> **Your task**
Line count for the string "repair" in the records below: report that figure and nothing else.

> **Data records**
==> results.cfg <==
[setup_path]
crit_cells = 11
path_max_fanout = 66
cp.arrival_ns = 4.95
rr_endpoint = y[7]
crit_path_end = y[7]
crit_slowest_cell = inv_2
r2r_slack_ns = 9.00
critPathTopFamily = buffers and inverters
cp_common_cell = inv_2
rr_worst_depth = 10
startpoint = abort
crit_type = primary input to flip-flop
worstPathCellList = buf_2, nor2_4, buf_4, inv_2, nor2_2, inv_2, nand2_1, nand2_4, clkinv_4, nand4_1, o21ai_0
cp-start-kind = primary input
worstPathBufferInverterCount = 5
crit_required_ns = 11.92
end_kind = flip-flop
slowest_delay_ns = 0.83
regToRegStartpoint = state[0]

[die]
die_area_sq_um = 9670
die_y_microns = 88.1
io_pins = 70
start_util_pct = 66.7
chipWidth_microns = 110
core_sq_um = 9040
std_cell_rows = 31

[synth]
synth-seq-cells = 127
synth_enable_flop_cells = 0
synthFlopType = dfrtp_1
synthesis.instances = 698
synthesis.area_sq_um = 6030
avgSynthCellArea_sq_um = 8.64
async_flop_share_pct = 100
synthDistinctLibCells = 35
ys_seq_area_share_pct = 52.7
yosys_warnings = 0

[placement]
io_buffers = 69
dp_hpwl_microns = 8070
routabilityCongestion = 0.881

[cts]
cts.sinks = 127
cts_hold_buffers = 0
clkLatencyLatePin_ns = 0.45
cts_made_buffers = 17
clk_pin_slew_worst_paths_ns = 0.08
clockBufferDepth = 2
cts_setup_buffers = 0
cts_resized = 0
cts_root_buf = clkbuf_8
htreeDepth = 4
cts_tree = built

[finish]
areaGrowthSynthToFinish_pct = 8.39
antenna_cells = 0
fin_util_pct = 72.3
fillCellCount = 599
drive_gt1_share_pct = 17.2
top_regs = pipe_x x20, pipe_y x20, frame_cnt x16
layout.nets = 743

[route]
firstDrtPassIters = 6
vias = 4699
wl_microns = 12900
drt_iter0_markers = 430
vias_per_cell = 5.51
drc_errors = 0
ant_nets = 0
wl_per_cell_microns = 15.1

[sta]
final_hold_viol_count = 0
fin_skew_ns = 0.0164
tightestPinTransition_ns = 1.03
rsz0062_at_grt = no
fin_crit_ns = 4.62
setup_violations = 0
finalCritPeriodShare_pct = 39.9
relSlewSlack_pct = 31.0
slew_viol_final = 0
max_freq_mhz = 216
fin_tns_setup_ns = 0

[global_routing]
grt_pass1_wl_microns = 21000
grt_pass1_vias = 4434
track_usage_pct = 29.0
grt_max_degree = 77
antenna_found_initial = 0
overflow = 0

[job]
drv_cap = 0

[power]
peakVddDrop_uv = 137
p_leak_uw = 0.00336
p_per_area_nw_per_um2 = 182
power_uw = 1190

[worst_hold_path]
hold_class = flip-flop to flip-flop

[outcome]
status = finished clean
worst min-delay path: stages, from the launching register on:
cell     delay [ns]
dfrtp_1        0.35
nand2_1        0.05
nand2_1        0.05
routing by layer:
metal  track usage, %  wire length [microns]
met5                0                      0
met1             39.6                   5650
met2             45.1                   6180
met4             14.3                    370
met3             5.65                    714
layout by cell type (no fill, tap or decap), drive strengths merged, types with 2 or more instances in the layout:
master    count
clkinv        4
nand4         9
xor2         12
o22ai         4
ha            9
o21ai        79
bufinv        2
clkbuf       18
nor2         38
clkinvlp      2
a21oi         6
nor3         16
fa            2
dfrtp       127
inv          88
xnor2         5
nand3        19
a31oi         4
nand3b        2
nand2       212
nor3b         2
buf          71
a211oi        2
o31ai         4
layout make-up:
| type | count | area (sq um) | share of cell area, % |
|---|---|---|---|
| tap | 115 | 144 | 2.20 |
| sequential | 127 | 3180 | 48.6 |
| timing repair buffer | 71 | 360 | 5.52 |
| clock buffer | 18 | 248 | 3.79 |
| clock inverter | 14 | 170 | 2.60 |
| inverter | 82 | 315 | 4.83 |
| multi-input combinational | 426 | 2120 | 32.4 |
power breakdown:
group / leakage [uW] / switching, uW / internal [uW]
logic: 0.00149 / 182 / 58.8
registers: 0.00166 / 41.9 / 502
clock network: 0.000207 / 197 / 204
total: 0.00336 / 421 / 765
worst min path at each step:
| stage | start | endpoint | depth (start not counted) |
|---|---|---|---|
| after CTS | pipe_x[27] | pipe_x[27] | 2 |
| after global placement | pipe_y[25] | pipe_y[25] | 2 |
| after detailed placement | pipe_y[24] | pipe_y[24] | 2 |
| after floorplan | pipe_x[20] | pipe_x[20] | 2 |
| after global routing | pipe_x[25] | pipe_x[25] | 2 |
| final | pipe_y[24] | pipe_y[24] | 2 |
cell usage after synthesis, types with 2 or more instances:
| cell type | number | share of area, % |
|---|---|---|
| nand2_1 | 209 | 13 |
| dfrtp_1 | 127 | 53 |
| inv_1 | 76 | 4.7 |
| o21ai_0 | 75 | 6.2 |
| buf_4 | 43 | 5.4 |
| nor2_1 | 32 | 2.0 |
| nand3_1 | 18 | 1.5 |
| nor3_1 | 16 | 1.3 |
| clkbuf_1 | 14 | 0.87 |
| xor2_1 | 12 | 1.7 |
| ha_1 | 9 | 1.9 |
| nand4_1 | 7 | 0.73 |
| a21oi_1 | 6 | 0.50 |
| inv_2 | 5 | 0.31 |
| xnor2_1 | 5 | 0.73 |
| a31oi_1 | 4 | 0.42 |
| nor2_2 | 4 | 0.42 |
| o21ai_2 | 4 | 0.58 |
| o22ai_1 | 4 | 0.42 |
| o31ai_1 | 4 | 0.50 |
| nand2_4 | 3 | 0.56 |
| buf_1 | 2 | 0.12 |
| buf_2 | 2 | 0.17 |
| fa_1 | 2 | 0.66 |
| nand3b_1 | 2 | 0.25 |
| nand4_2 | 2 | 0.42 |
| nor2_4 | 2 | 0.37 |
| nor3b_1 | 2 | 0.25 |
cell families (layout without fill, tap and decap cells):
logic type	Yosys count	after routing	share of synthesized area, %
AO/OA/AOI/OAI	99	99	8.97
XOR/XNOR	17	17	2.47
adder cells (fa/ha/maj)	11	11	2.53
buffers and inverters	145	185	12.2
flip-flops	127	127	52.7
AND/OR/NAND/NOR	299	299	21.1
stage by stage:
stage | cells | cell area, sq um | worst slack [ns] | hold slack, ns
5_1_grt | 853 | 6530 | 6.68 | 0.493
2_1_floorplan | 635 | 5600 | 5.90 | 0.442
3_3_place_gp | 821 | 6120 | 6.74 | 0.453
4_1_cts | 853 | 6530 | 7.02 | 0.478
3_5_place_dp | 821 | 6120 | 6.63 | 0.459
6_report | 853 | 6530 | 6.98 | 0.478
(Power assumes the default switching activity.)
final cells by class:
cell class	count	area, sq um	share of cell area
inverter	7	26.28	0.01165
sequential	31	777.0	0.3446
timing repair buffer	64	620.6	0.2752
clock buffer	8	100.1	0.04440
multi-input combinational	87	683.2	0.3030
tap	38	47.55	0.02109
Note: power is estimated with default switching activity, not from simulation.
**config.mk**
```make
export PLATFORM = sky130hd
export DESIGN_NAME = axi_sram_pattern_tester
export DESIGN_NICKNAME = d
export VERILOG_FILES = /design/src/rtl/axi_sram_pattern_tester_pkg.sv /design/src/rtl/axi_sram_pattern_tester_lfsr.sv /design/src/rtl/axi_sram_pattern_tester.sv
export SDC_FILE = /design/constraint.sdc
export NUM_CORES = 1
export LEC_CHECK = 0
export CORE_AREA = 2 2 97 99
export DETAILED_ROUTE_END_ITERATION = 16
export DIE_AREA = 0 0 99 101
export GPL_TIMING_DRIVEN = 0
export PLACE_DENSITY = 0.63
export RECOVER_POWER = 50
export SETUP_SLACK_MARGIN = 0.4
export SYNTH_ARGS = -nofsm -noshare
export SYNTH_HDL_FRONTEND = slang
export SYNTH_SLANG_ARGS = --single-unit
export TNS_END_PERCENT = 10
```
**constraint.sdc**
```tcl
create_clock -name i_axi_clk -period 6.3 [get_ports i_axi_clk]
set_clock_uncertainty 0.2 [all_clocks]
set_input_delay 1.26 -clock i_axi_clk [delete_from_list [all_inputs] [get_ports i_axi_clk]]
set_output_delay 1.26 -clock i_axi_clk [all_outputs]
set_load 0.02 [all_outputs]
```
**src/rtl/axi_sram_pattern_tester_pkg.sv**
```systemverilog
// Shared types and constants for the AXI-Lite SRAM pattern tester.
//   state_t          : tester FSM states
//   AXI_RESP_OKAY    : AXI OKAY response code
//   LFSR_TAPS_8/16   : Galois (right-shift) feedback taps for maximal-length LFSRs
package axi_sram_pattern_tester_pkg;

  typedef enum logic [2:0] {
    ST_IDLE,
    ST_WR_ADDR,
    ST_WR_RESP,
    ST_RD_ADDR,
    ST_RD_DATA,
    ST_DONE
  } state_t;

  localparam logic [1:0]  AXI_RESP_OKAY = 2'b00;

  // x^8+x^6+x^5+x^4+1 and x^16+x^14+x^13+x^11+1
  localparam logic [7:0]  LFSR_TAPS_8   = 8'hB8;
  localparam logic [15:0] LFSR_TAPS_16  = 16'hB400;

  function automatic logic [15:0] lfsr_taps(input int dw);
    return (dw == 16) ? LFSR_TAPS_16 : {8'h00, LFSR_TAPS_8};
  endfunction

endpackage

```
**src/rtl/axi_sram_pattern_tester_lfsr.sv**
```systemverilog
// Galois LFSR pattern source for the SRAM tester (used only when
// AXI_SRAM_PATTERN_TESTER_LFSR_EN is defined).
// Ports:
//   i_clk, i_rst : clock, asynchronous active-high reset
//   i_load       : load i_seed (a zero seed is replaced by 1, the all-zero state is a lock-up)
//   i_step       : advance one step
//   i_seed       : seed value
//   o_value      : current LFSR state
module axi_sram_pattern_tester_lfsr
  import axi_sram_pattern_tester_pkg::*;
#(
  parameter int DW = 8
) (
  input  logic          i_clk,
  input  logic          i_rst,
  input  logic          i_load,
  input  logic          i_step,
  input  logic [DW-1:0] i_seed,
  output logic [DW-1:0] o_value
);

  localparam logic [DW-1:0] TAPS = DW'(lfsr_taps(DW));

  logic [DW-1:0] r_state;

  always_ff @(posedge i_clk or posedge i_rst) begin
    if (i_rst) begin
      r_state <= '0;
    end else if (i_load) begin
      r_state <= (i_seed == '0) ? DW'(1) : i_seed;
    end else if (i_step) begin
      r_state <= r_state[0] ? ((r_state >> 1) ^ TAPS) : (r_state >> 1);
    end
  end

  assign o_value = r_state;

endmodule

```
**src/rtl/axi_sram_pattern_tester.sv**
```systemverilog
// AXI-Lite master that writes a deterministic pattern to SRAM words
// 0..ADDR_LAST, reads them back and compares, reporting pass/fail and the
// first failing word.
// Config macro: AXI_SRAM_PATTERN_TESTER_LFSR_EN selects an LFSR pattern;
// otherwise data = addr ^ PATTERN_SEED.
// Ports:
//   i_axi_clk, i_axi_reset : clock, asynchronous active-high reset
//   i_start                : 1-cycle start pulse (accepted in IDLE/DONE)
//   o_busy, o_done, o_pass : status
//   o_fail_addr/expected/actual : first failure details
//   o_axi_* / i_axi_*      : AXI-Lite master channels
//
// state      | meaning
// IDLE       | waiting for first start
// WR_ADDR    | AW and W valid, waiting for both handshakes
// WR_RESP    | waiting for write response
// RD_ADDR    | AR valid, waiting for arready
// RD_DATA    | waiting for read data, compare
// DONE       | result valid, waiting for start
module axi_sram_pattern_tester
  import axi_sram_pattern_tester_pkg::*;
#(
  parameter int                        AXI_ADDR_WIDTH = 10,
  parameter int                        AXI_DATA_WIDTH = 8,
  parameter logic [AXI_ADDR_WIDTH-1:0] ADDR_LAST      = '1,
  parameter logic [7:0]                PATTERN_SEED   = 8'hA5
) (
  input  logic                      i_axi_clk,
  input  logic                      i_axi_reset,
  input  logic                      i_start,
  output logic                      o_busy,
  output logic                      o_done,
  output logic                      o_pass,
  output logic [AXI_ADDR_WIDTH-1:0] o_fail_addr,
  output logic [AXI_DATA_WIDTH-1:0] o_fail_expected,
  output logic [AXI_DATA_WIDTH-1:0] o_fail_actual,
  output logic [AXI_ADDR_WIDTH-1:0] o_axi_awaddr,
  output logic                      o_axi_awvalid,
  input  logic                      i_axi_awready,
  output logic [AXI_DATA_WIDTH-1:0] o_axi_wdata,
  output logic                      o_axi_wstrb,
  output logic                      o_axi_wvalid,
  input  logic                      i_axi_wready,
  input  logic [1:0]                i_axi_bresp,
  input  logic                      i_axi_bvalid,
  output logic                      o_axi_bready,
  output logic [AXI_ADDR_WIDTH-1:0] o_axi_araddr,
  output logic                      o_axi_arvalid,
  input  logic                      i_axi_arready,
  input  logic [AXI_DATA_WIDTH-1:0] i_axi_rdata,
  input  logic [1:0]                i_axi_rresp,
  input  logic                      i_axi_rvalid,
  output logic                      o_axi_rready
);

  localparam int AW = AXI_ADDR_WIDTH;
  localparam int DW = AXI_DATA_WIDTH;
  localparam logic [DW-1:0] SEED = DW'(PATTERN_SEED);

  state_t        r_state;
  logic [AW-1:0] r_addr;
  logic          r_awvalid, r_wvalid, r_aw_done, r_w_done;
  logic          r_bready, r_arvalid, r_rready;
  logic          r_busy, r_done, r_pass;
  logic [AW-1:0] r_fail_addr;
  logic [DW-1:0] r_fail_expected, r_fail_actual;

  logic          w_aw_hs, w_w_hs, w_b_hs, w_ar_hs, w_r_hs;
  logic          w_last, w_b_ok, w_r_ok;
  logic [DW-1:0] w_expected;

  assign w_aw_hs = r_awvalid & i_axi_awready;
  assign w_w_hs  = r_wvalid  & i_axi_wready;
  assign w_b_hs  = r_bready  & i_axi_bvalid;
  assign w_ar_hs = r_arvalid & i_axi_arready;
  assign w_r_hs  = r_rready  & i_axi_rvalid;
  assign w_last  = (r_addr == ADDR_LAST);
  assign w_b_ok  = (i_axi_bresp == AXI_RESP_OKAY);
  assign w_r_ok  = (i_axi_rresp == AXI_RESP_OKAY) && (i_axi_rdata == w_expected);

`ifdef AXI_SRAM_PATTERN_TESTER_LFSR_EN
  logic          w_lfsr_load, w_lfsr_step;
  logic [DW-1:0] w_lfsr_value;

  // Load at start and again before the read phase so reads replay the writes;
  // step only after a word has been accepted (data must stay stable until then).
  assign w_lfsr_load = (i_start && (r_state == ST_IDLE || r_state == ST_DONE))
                     || (r_state == ST_WR_RESP && w_b_hs && w_b_ok && w_last);
  assign w_lfsr_step = (r_state == ST_WR_RESP && w_b_hs && w_b_ok && !w_last)
                     || (r_state == ST_RD_DATA && w_r_hs && w_r_ok && !w_last);

  axi_sram_pattern_tester_lfsr #(.DW(DW)) u_lfsr (
    .i_clk   (i_axi_clk),
    .i_rst   (i_axi_reset),
    .i_load  (w_lfsr_load),
    .i_step  (w_lfsr_step),
    .i_seed  (SEED),
    .o_value (w_lfsr_value)
  );

  assign w_expected = w_lfsr_value;
`else
  assign w_expected = DW'(r_addr) ^ SEED;
`endif

  always_ff @(posedge i_axi_clk or posedge i_axi_reset) begin
    if (i_axi_reset) begin
      r_state         <= ST_IDLE;
      r_addr          <= '0;
      r_awvalid       <= 1'b0;
      r_wvalid        <= 1'b0;
      r_aw_done       <= 1'b0;
      r_w_done        <= 1'b0;
      r_bready        <= 1'b0;
      r_arvalid       <= 1'b0;
      r_rready        <= 1'b0;
      r_busy          <= 1'b0;
      r_done          <= 1'b0;
      r_pass          <= 1'b0;
      r_fail_addr     <= '0;
      r_fail_expected <= '0;
      r_fail_actual   <= '0;
    end else begin
      case (r_state)
        ST_IDLE, ST_DONE: begin
          if (i_start) begin
            r_state         <= ST_WR_ADDR;
            r_addr          <= '0;
            r_awvalid       <= 1'b1;
            r_wvalid        <= 1'b1;
            r_aw_done       <= 1'b0;
            r_w_done        <= 1'b0;
            r_busy          <= 1'b1;
            r_done          <= 1'b0;
            r_pass          <= 1'b0;
            r_fail_addr     <= '0;
            r_fail_expected <= '0;
            r_fail_actual   <= '0;
          end
        end
        ST_WR_ADDR: begin
          if (w_aw_hs) begin
            r_awvalid <= 1'b0;
            r_aw_done <= 1'b1;
          end
          if (w_w_hs) begin
            r_wvalid <= 1'b0;
            r_w_done <= 1'b1;
          end
          if ((r_aw_done || w_aw_hs) && (r_w_done || w_w_hs)) begin
            r_state  <= ST_WR_RESP;
            r_bready <= 1'b1;
          end
        end
        ST_WR_RESP: begin
          if (w_b_hs) begin
            r_bready <= 1'b0;
            if (!w_b_ok) begin
              r_fail_addr     <= r_addr;
              r_fail_expected <= w_expected;
              r_fail_actual   <= '0;
              r_state         <= ST_DONE;
              r_busy          <= 1'b0;
              r_done          <= 1'b1;
            end else if (w_last) begin
              r_state   <= ST_RD_ADDR;
              r_addr    <= '0;
              r_arvalid <= 1'b1;
              r_rready  <= 1'b1;
            end else begin
              r_state   <= ST_WR_ADDR;
              r_addr    <= r_addr + AW'(1);
              r_awvalid <= 1'b1;
              r_wvalid  <= 1'b1;
              r_aw_done <= 1'b0;
              r_w_done  <= 1'b0;
            end
          end
        end
        ST_RD_ADDR: begin
          if (w_ar_hs) begin
            r_arvalid <= 1'b0;
            r_state   <= ST_RD_DATA;
          end
        end
        ST_RD_DATA: begin
          if (w_r_hs) begin
            if (!w_r_ok) begin
              r_fail_addr     <= r_addr;
              r_fail_expected <= w_expected;
              r_fail_actual   <= i_axi_rdata;
              r_rready        <= 1'b0;
              r_state         <= ST_DONE;
              r_busy          <= 1'b0;
              r_done          <= 1'b1;
            end else if (w_last) begin
              r_rready <= 1'b0;
              r_state  <= ST_DONE;
              r_busy   <= 1'b0;
              r_done   <= 1'b1;
              r_pass   <= 1'b1;
            end else begin
              r_addr    <= r_addr + AW'(1);
              r_arvalid <= 1'b1;
              r_state   <= ST_RD_ADDR;
            end
          end
        end
        default: r_state <= ST_IDLE;
      endcase
    end
  end

  assign o_busy          = r_busy;
  assign o_done          = r_done;
  assign o_pass          = r_pass;
  assign o_fail_addr     = r_fail_addr;
  assign o_fail_expected = r_fail_expected;
  assign o_fail_actual   = r_fail_actual;
  assign o_axi_awaddr    = r_addr;
  assign o_axi_awvalid   = r_awvalid;
  // Data is driven only while wvalid is high so it reads as zero when idle.
  assign o_axi_wdata     = r_wvalid ? w_expected : '0;
  assign o_axi_wstrb     = 1'b1;
  assign o_axi_wvalid    = r_wvalid;
  assign o_axi_bready    = r_bready;
  assign o_axi_araddr    = r_addr;
  assign o_axi_arvalid   = r_arvalid;
  assign o_axi_rready    = r_rready;

endmodule

```
==> results_dict.tcl, run 1 <==
set metrics [dict create \
    max-cap-violations 1 \
    leakagePower_nw 1.62 \
    synthXorXnorAreaFrac_pct 3.01 \
    slowest_stage "clkbuf_1" \
    dr.pass1.iters 4 \
    overflow 0 \
    arrival_ps 3520 \
    instances_no_fill 482 \
    yosysWarnings 0 \
    postCtsHoldBufs 0 \
    post-synth-top-count-cell "dfrtp_1" \
    dpl_cell_area_um2 3590 \
    die_x_um 99 \
    netlist_instances 281 \
    synth-edff-count 0 \
    track_usage_pct 14.9 \
    core_um2 8980 \
    fp-row-count 35 \
    antenna_left 0 \
    wirelength_mm 7.37 \
    hold_viol_final 0 \
    io_pins 83 \
    design_area_um2 3680 \
    antenna_found_initial 0 \
    whs_ps 289 \
    ctsLongestPathBuffers 2 \
    violations "capacitance limit, slew limit" \
    peakVddDrop_mv 0.163 \
    relSlewSlack_pct -6.48 \
    grt_pass1_vias 2303 \
    yosysTopAreaCell "dfrtp_1" \
    cts_root_buf "clkbuf_8" \
    synthAdderAreaFrac_pct 0.478 \
    avgViaCountPerCell 4.85 \
    crit_fanout 29 \
    syn-num-nets 302 \
    nets 391 \
    yosys.area_share.simple_pct 20.2 \
    maxSlewViolCount 30 \
    htreeDepth 2 \
    power_density_nw_per_um2 351 \
    outcome "finished with violations" \
    critical_path.cell_chain "dlygate4sd3_1, inv_1, clkbuf_1" \
    vias 2339 \
    dp_slack_ps 2430 \
    ys_top_cells_by_count "dfrtp_1, nand2_1, nor2_1" \
    cts_setup_buffers 0 \
    synth_area_um2 2620 \
    path_clk_slew_ps 90 \
    ys_seq_elements 45 \
    drive_above_1_share_pct 10.5 \
    fin_ws_ps 2710 \
    initial_core_util_pct 29.2 \
    synthMuxAreaShare_pct 6.49 \
    power_mw 1.29 \
    period_share_pct 57.0 \
    critPathKind "primary input to async pin" \
    drt_iter0_markers 156 \
    cts_tree "built" \
    detail_route.wl_per_cell_um 15.3 \
    hold_path_class "flop to flop" \
    tns_ps 0 \
    synth_compound_area_share_pct 17.7 \
    cp-end-kind "async pin" \
    clk-insertion-delay-late_ps 300 \
    dpl.cell_count 474 \
    num_antenna_cells 0 \
    rsz0062_at_grt "no" \
    area_growth_pct 40.6 \
    post-route-min-period_ps 3590 \
    yosysUniqueCellTypes 52 \
    cts_made_buffers 5 \
    worst_pin_slew_ps 1600 \
    setup_viol 0 \
    gp_congestion 0.866 \
    grt_pass1_wl_mm 11.9 \
    grt_max_degree 30 \
    synth_top_family_by_area "simple AND/OR/NAND/NOR gates" \
    fp.dieArea_um2 10000 \
    cp_data_required_time_ps 6230 \
    drc_errors 0 \
    synth_ff_type "dfrtp_1" \
    yosysSeqAreaShare_pct 43.0 \
    slowest_delay_ps 1220 \
    fmax_mhz 279 \
    ys_top_cells_by_area "dfrtp_1, buf_4, nand2_1, mux2_1, a22o_1" \
    async_flop_share_pct 100 \
    port_buffers 81 \
    cts_sinks 45 \
    die_height_um 101 \
    yosysTopAreaCellShare_pct 43.0 \
    avgSynthCellArea_um2 9.32 \
    dp_hpwl_mm 5.55 \
    ctsResizeCount 0 \
    crit_path_start_kind "primary input" \
    post-route-util_pct 41.0 \
]
[path summary, 6_finish.rpt]
check	startpoint	endpoint	slack (ps)	cells after the start
setup reg to reg	o_axi_araddr[0]$_DFFE_PP0P_	o_axi_araddr[5]$_DFFE_PP0P_	3160	6
setup / recovery	i_axi_reset	r_state[0]$_DFFE_PP0P_	2710	3
min in group asynchronous	i_axi_reset	o_axi_arvalid$_DFFE_PP0P_	1290	2
hold reg to reg	o_fail_expected[7]$_DFFE_PP0P_	o_fail_expected[7]$_DFFE_PP0P_	290	1
max in group i_axi_clk	i_axi_rdata[3]	o_fail_expected[0]$_DFFE_PP0P_	2780	8
hold / removal	o_fail_expected[7]$_DFFE_PP0P_	o_fail_expected[7]$_DFFE_PP0P_	290	1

> **Task solution**
2